Using namedtuples field names for column indices in a list of lists
python at deborahswanson.net
Thu Jan 12 04:26:38 EST 2017
Antoon Pardon wrote, on January 12, 2017 12:49 AM
> Op 11-01-17 om 23:57 schreef Deborah Swanson:
> >> What are we supposed to do when somebody asks a question based on
> >> obvious mistake? Assume that they're a quick learner who has
> >> already worked out their mistake and doesn't need an answer? That
> >> would certainly make our life easier: we can just ignore
> >> questions.
> > No, of course not. My advice to people who want to help is to not
> > assume that you know what the question asker does and doesn't know,
> > and just answer the questions without obsessing about what
> they know.
> With all respect, such an answer betrays not much experience
> on this list. Half the time answering in this way would mean
> making very little progress in actually helping the person.

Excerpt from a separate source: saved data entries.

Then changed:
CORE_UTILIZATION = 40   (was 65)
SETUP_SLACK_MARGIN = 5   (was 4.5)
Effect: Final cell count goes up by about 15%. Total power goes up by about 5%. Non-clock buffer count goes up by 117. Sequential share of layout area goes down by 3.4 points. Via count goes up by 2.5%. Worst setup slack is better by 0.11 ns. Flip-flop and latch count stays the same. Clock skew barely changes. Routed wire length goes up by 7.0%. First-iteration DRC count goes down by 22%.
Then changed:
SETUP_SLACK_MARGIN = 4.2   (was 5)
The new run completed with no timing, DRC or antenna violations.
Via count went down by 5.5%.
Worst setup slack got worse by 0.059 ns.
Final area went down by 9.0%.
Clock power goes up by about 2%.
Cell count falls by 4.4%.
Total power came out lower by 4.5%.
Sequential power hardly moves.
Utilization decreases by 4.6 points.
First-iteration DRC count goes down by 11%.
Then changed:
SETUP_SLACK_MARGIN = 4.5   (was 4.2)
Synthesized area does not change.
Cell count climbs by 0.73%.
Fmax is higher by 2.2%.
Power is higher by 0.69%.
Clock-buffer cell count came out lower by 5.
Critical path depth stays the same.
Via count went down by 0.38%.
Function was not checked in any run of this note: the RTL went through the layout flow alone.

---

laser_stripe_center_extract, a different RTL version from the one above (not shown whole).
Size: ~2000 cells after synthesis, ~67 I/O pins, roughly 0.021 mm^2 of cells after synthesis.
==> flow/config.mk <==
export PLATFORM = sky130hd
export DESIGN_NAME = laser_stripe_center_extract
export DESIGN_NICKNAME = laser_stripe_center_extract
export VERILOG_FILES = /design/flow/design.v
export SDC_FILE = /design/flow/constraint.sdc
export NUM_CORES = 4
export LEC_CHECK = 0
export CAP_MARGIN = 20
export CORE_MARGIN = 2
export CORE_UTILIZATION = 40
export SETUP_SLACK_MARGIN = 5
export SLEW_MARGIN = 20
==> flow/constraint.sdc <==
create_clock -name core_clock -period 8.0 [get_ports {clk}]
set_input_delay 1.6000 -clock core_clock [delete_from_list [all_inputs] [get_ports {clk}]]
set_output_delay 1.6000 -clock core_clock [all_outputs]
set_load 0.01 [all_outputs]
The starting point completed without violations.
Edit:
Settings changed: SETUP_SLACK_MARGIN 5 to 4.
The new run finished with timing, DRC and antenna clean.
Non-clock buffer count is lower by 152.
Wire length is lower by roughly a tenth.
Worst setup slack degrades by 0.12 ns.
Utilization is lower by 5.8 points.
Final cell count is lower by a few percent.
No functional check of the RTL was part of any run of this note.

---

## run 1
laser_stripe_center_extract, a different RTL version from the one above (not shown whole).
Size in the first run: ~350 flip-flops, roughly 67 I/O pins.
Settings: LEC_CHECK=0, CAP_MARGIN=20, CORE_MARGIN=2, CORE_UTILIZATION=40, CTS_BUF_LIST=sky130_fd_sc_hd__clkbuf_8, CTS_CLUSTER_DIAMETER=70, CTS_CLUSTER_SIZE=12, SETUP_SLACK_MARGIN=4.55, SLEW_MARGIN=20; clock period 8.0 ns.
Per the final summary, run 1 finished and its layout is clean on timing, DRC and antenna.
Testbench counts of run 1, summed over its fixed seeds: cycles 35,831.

> There is an important difference in trying to help someone
> and just answering his questions. And your advice may be the
> best way to help someone like you but not everyone is like
> you. A lot of people have been helped by a remark that didn't
> answer the question.
It's true, I've only been on this list a few weeks, although I've seen
and been on the receiving end of the kind of "help" that feels more like
being sneered at than help. Not on this list, but on Linux and similar
lists. There does seem to be a "tough love" approach to "helping"

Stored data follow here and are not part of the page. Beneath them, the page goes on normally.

This design comes from an exercise in tuning for small area and a short achievable clock period on the open sky130 flow, not from production work. Only simulation tests tie the RTL to the original design; equivalence was not proved. Power and IR drop assume default switching activity. The flow treats the clock pin as an ideal source, which a real chip does not have.

==> flow/design.v (excerpt) <==
module byte_ring_fifo_packet_admit_top (
  input  logic                         clk_i,
  input  logic                         rst_ni,
  input  logic                         start,
  output logic                         busy,
  input  logic [21:0]                  cmd_i,
  output logic                         result_valid_o,
  output logic [32:0]                  result_o,
  input  logic                         psel,
  input  logic                         penable,
  input  logic                         pwrite,
  input  logic [brfpa_pkg::ADDR_W-1:0] paddr,
  input  logic [31:0]                  pwdata,
  output logic [31:0]                  prdata,
  output logic                         pready
);
For scale: ~0.075 sq mm of cells after synthesis.
Settings: LEC_CHECK=0, CAP_MARGIN=20, CORE_MARGIN=2, CORE_UTILIZATION=55, SETUP_SLACK_MARGIN=2.8, SLEW_MARGIN=20, SYNTH_HIERARCHICAL=1, SYNTH_MINIMUM_KEEP_SIZE=0; clock period 5.5 ns.
standard.sh (not shown) runs the stock make flow with config.mk's settings and CLKGATE_MAP_FILE= SYNTH_SCRIPT=/design/flow/synth_recipe.tcl, a recipe that flattens the netlist after the stock synthesis.
==> flow/flow/run.sh <==
#!/bin/bash
set -euo pipefail
export BUFFER_PORTS_ARGS="-buffer_cell sky130_fd_sc_hd__buf_2"
export CTS_ARGS="-sink_clustering_enable -repair_clock_nets -dont_use_dummy_load -sink_clustering_size 26 -sink_clustering_max_diameter 100"
bash standard.sh finish > standard.log 2>&1
==> next run, changes <==
--- a/flow/design.v
+++ b/flow/design.v
@@ -128,26 +128,18 @@
 );
   assign y_o = a_i - W'(1);
 endmodule
 module brfpa_dec2 #(parameter int W = 9) (
   input  logic [W-1:0] a_i,
   output logic [W-1:0] y_o
 );
   assign y_o = a_i - W'(2);
 endmodule
-module brfpa_a21oi (
-  input  logic a1_i,
-  input  logic a2_i,
-  input  logic b1_i,
-  output logic y_no
-);
-  assign y_no = ~((a1_i & a2_i) | b1_i);
-endmodule
 import brfpa_pkg::*;
 module byte_ring_fifo_packet_admit_top (
   input  logic                         clk_i,
   input  logic                         rst_ni,
   input  logic                         start,
   output logic                         busy,
   input  logic [21:0]                  cmd_i,
   output logic                         result_valid_o,
   output logic [32:0]                  result_o,
@@ -166,19 +158,18 @@
   logic [10:0] len;
   assign kind  = cmd_i[21:20];
   assign data  = cmd_i[19:12];
   assign first = cmd_i[11];
   assign len   = cmd_i[10:0];
   logic [3:0]  cap_log2_q;
   logic [8:0]  cap_q;             
   logic [8:0]  count_q;           
   logic        empty_q;           
-  logic        wroom_q;           
   logic [8:0]  free_q;            
   logic [10:0] rp_q;              
   logic        adm_q, drp_q;      
   logic        open_q;            
   logic        valid_q;
   logic [1:0]  status_q;
   logic [7:0]  rd_q;              
   logic        we_q, we_nq;       
   logic [7:0]  wd_q;              
@@ -197,19 +188,19 @@
   logic push, pop, pk_first, pk_next;
   logic [1:0] status_d;
   assign is_wr    = start & (kind == 2'd0);
   assign is_rd    = start & (kind == 2'd1);
   assign is_fl    = start & (kind == 2'd2);
   assign is_pk    = start & (kind == 2'd3);
   assign pk_first = is_pk & first;
   assign pk_next  = is_pk & ~first;
   assign empty    = empty_q;
-  assign wroom    = wroom_q;
+  assign wroom    = adm_q ? (rp_q[8:0] <= free_q) : (free_q != 9'd0);
   assign fits     = (len[10:9] == 2'b00) & (len[8:0] <= free_q);
   assign len_zero = (len == 11'd0);
   assign len_one  = (len == 11'd1);
   assign rem_one  = (rp_q == 11'd2);
   assign push = (is_wr & wroom)
               | (pk_first & ~open_q & ~len_zero & fits)
               | (pk_next & adm_q);
   assign pop  = is_rd & ~empty;
   always_comb begin
@@ -244,58 +235,34 @@
     if (pk_next & rem_one) begin
       adm_d = 1'b0;
       drp_d = 1'b0;
     end
     if (clear) begin
       adm_d = 1'b0;
       drp_d = 1'b0;
     end
   end
-  logic rp_le_free_p1, rp_lt_free, rp_le_cap, free_ne0, free_ne1, len_lt_free;
-  logic wroom_d;
-  assign rp_le_free_p1 = (rp_q[8:0] <= free_p1);
-  assign rp_lt_free    = (rp_q[8:0] <  free_q);
-  assign rp_le_cap     = (rp_q[8:0] <= cap_q);
-  assign free_ne0      = (free_q != 9'd0);
-  assign free_ne1      = (free_q != 9'd1);
-  assign len_lt_free   = (len[8:0]  <  free_q);
-  always_comb begin
-    if (clear)               wroom_d = 1'b1;
-    else if (!adm_d) begin
-      if (is_fl)             wroom_d = 1'b1;
-      else if (push)         wroom_d = free_ne1;
-      else if (pop)          wroom_d = 1'b1;
-      else                   wroom_d = free_ne0;
-    end
-    else if (!adm_q)         wroom_d = len_lt_free;
-    else if (is_fl)          wroom_d = rp_le_cap;
-    else if (is_wr & wroom)  wroom_d = rp_lt_free;
-    else if (pop)            wroom_d = rp_le_free_p1;
-    else                     wroom_d = wroom_q;
-  end
   always_ff @(posedge clk_i or negedge rst_ni) begin
     if (!rst_ni) begin
       cap_log2_q <= 4'd10;
       cap_q      <= 9'd256;
       count_q    <= 9'd0;
       empty_q    <= 1'b1;
-      wroom_q    <= 1'b1;
       free_q     <= 9'd256;
       adm_q      <= 1'b0;
       drp_q      <= 1'b0;
       open_q     <= 1'b0;
       valid_q    <= 1'b0;
     end else begin
       valid_q <= start;
       adm_q   <= adm_d;
       drp_q   <= drp_d;
       open_q  <= adm_d | drp_d;
-      wroom_q <= wroom_d;
       if (clear | is_fl)  empty_q <= 1'b1;
       else if (push)      empty_q <= 1'b0;
       else if (pop)       empty_q <= (count_q == 9'd1);
       if (clear) begin
         cap_log2_q <= pwdata[3:0];
         cap_q      <= ring_size(pwdata[3:0]);
         count_q    <= 9'd0;
         free_q     <= ring_size(pwdata[3:0]);
       end else if (is_fl) begin
@@ -334,23 +301,20 @@
   for (genvar i = 0; i < DEPTH; i++) begin : g_sel
     brfpa_nor #(.W(2)) u_sel (.a_i({hi_nq[i/16], lo_nq[i%16]}), .y_o(sel[i]));
   end
   for (genvar b = 0; b < 8; b++) begin : g_rd
     logic [255:0] col;
     for (genvar i = 0; i < DEPTH; i++) begin : g_col
       assign col[i] = mem_q[i][b];
     end
     logic [2:0] k;
-    logic       y_n, bw_n;
     brfpa_rdcol u_col (.d_i(col), .s_i(sel), .k_o(k));
-    brfpa_nor #(.W(3)) u_y (.a_i(k), .y_o(y_n));
-    assign bw_n = ~(rbyp_q & wd_q[b]);
-    brfpa_a21oi u_rd (.a1_i(y_n), .a2_i(bw_n), .b1_i(~pop), .y_no(rd_d[b]));
+    assign rd_d[b] = pop & (|k | (rbyp_q & wd_q[b]));
   end
   logic [7:0] mem_d [DEPTH];
   for (genvar i = 0; i < DEPTH; i++) begin : g_ent
     logic [7:0] sh_in;
     if (i == 0) begin : g_first
       assign sh_in = wd_q;
     end else begin : g_next
       assign sh_in = mem_q[i-1];
     end
Result:
- wire length goes up by 1.8%
- cell count goes down by 0.58%
- design area hardly moves
- die area went down by 0.51%
- synthesized cell count drops by 0.72%
- non-clock buffer count rose by 12
- clock-buffer cell count stays the same
- sequential power barely changes
- hold slack improves by 0.022 ns
- first-iteration DRC count climbs by 5.5%
- register-to-register slack improved by 0.03 ns
- setup slack gains 0.035 ns
- sequential share of layout area is about the same
- via count rose by 1.2%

people, and I haven't seen that it really helped that much, in other
places that I've seen it in action over a period of time. I'm willing
though to just see how it works on this list. Since I've been here, I
haven't seen people come back who get that kind of approach, but a few
weeks is too short a time to draw conclusions. Still, when people who
need help don't come right back, that should be a first clue that they
didn't get it.
> > If that's
> > impossible because they have something so wrong that you don't know
> > what they're asking, that would be a good time to point it out and
> > give them a chance to correct it.
> It is rarely a question of impossibility. It often enough is
> a sense that the person asking the question is approaching
> the problem from the wrong side. Often enough that sense is
> correct, often enough that sense is wrong. All the
> participants can do is take a clue from the question and then
> guess what respons would help this person best.

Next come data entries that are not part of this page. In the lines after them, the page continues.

Context: an optimization exercise on an open-source flow, tuned for small area, a short achievable clock period and few clock cycles. The choices shown serve that exercise and are no tape-out recipe. Function not checked in this run: the RTL went through the layout flow alone. Power and IR drop assume default switching activity.

===== standard.sh =====
#!/bin/bash
# synth_recipe.tcl (not shown) runs the flow's synth.tcl, then flattens the netlist and writes it again
# the make line also repeats each setting of config.mk as NAME=value (left out here)
make -C /OpenROAD-flow-scripts/flow DESIGN_CONFIG=/design/flow/config.mk WORK_HOME=/design/flow/orfs CLKGATE_MAP_FILE= SYNTH_SCRIPT=/design/flow/synth_recipe.tcl "${@:-finish}"

===== config.mk =====
export PLATFORM = sky130hd
export DESIGN_NAME = serial_command_line_parser_top
export DESIGN_NICKNAME = serial_command_line_parser_top
export VERILOG_FILES = /design/flow/design.v
export SDC_FILE = /design/flow/constraint.sdc
export NUM_CORES = 4
export LEC_CHECK = 0
export ABC_AREA = 1
export CAP_MARGIN = 20
export CORE_MARGIN = 2
export CORE_UTILIZATION = 40
export SETUP_SLACK_MARGIN = 5
export SLEW_MARGIN = 20

===== flow/run.sh =====
#!/bin/bash
set -euo pipefail
bash standard.sh SETUP_SLACK_MARGIN=5.3 finish > flow_make.log 2>&1

===== design.v =====
package sclp_pkg;
  localparam int LINE_MAX = 32;
  localparam int ARG_W    = 31;
  localparam logic [ARG_W-1:0] SAT_MAX = {ARG_W{1'b1}};
  localparam logic [5:0] K_A     = 6'd33;
  localparam logic [5:0] K_C     = 6'd35;
  localparam logic [5:0] K_D     = 6'd36;
  localparam logic [5:0] K_E     = 6'd37;
  localparam logic [5:0] K_F     = 6'd38;
  localparam logic [5:0] K_G     = 6'd39;
  localparam logic [5:0] K_H     = 6'd40;
  localparam logic [5:0] K_I     = 6'd41;
  localparam logic [5:0] K_K     = 6'd43;
  localparam logic [5:0] K_L     = 6'd44;
  localparam logic [5:0] K_M     = 6'd45;
  localparam logic [5:0] K_N     = 6'd46;
  localparam logic [5:0] K_O     = 6'd47;
  localparam logic [5:0] K_P     = 6'd48;
  localparam logic [5:0] K_R     = 6'd50;
  localparam logic [5:0] K_S     = 6'd51;
  localparam logic [5:0] K_T     = 6'd52;
  localparam logic [5:0] K_U     = 6'd53;
  localparam logic [3:0] CMD_PERIOD = 4'd8;
  localparam logic [3:0] CMD_STAGE  = 4'd9;
  localparam logic [5:0] S_START = 6'd0;    
  localparam logic [5:0] S_I1  = 6'd1;      
  localparam logic [5:0] S_I4  = 6'd8;      
  localparam logic [5:0] S_T1  = 6'd16;      
  localparam logic [5:0] S_T5  = 6'd12;      
  localparam logic [5:0] S_M1  = 6'd24;     
  localparam logic [5:0] S_M3  = 6'd34;     
  localparam logic [5:0] S_M6  = 6'd20;     
  localparam logic [5:0] S_RST = 6'd41;     
  localparam logic [5:0] S_RE5 = 6'd30;     
  localparam logic [5:0] S_S1  = 6'd61;     
  localparam logic [5:0] S_S6  = 6'd35;     
  localparam logic [5:0] S_C1  = 6'd7;     
  localparam logic [5:0] S_CA4 = 6'd57;     
  localparam logic [5:0] S_CF2 = 6'd50;     
  localparam logic [5:0] S_CF4 = 6'd9;     
  localparam logic [5:0] S_H1  = 6'd18;     
  localparam logic [5:0] S_H4  = 6'd22;     
  localparam logic [5:0] S_P1  = 6'd45;     
  localparam logic [5:0] S_P6  = 6'd59;     
  localparam logic [5:0] S_PSP = 6'd54;     
  localparam logic [5:0] S_K0  = 6'd25;     
  localparam logic [5:0] S_K1  = 6'd51;     
  localparam logic [5:0] S_K2  = 6'd38;     
  localparam logic [5:0] S_MSP = 6'd13;     
  localparam logic [5:0] S_PD  = 6'd47;     
  localparam logic [5:0] S_FS  = 6'd31;     
  localparam logic [5:0] S_RS  = 6'd63;     
  localparam logic [5:0] S_NS  = 6'd62;     
  localparam logic [5:0] S_FSM = 6'd60;     
  localparam logic [5:0] S_RSM = 6'd56;     
endpackage
import sclp_pkg::*;
module sclp_stage (
  input  logic [7:0] c,
  output logic       f_eol,
  output logic       f_bs,
  output logic       f_blank,
  output logic       f_space,
  output logic       f_dig,
  output logic       f_let,
  output logic       f_q
);
  assign f_bs    = (c == 8'h08) || (c == 8'h7F);
  assign f_eol   = (c == 8'h0D) || (c == 8'h0A);
  assign f_space = (c == 8'h20);
  assign f_blank = (c == 8'h20) || (c == 8'h09);
  assign f_dig   = (c[7:4] == 4'h3) && (c[3:0] <= 4'd9);
  assign f_let   = (c[7:6] == 2'b01) && (c != 8'h7F);
  assign f_q     = (c == 8'h3F);
endmodule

This sounds right to me. Any list or forum that fields questions has the
problem of understanding the questioner who's writing in. Any strategy
that briges that gap seems like a good one to me.
> Nobody can expect that this list will treat their questions
> in a way that suits their personal style.
> Antoon Pardon
Oh, I'm sure that's true, though I do think more direct question asking
and answering is always helpful. Communication in lists and forums is
somewhat in the dark, because there's so little context in many of the
conversations. Questions (and waiting for the answers before responding)
are an excellent way to fill in some of the dark spaces.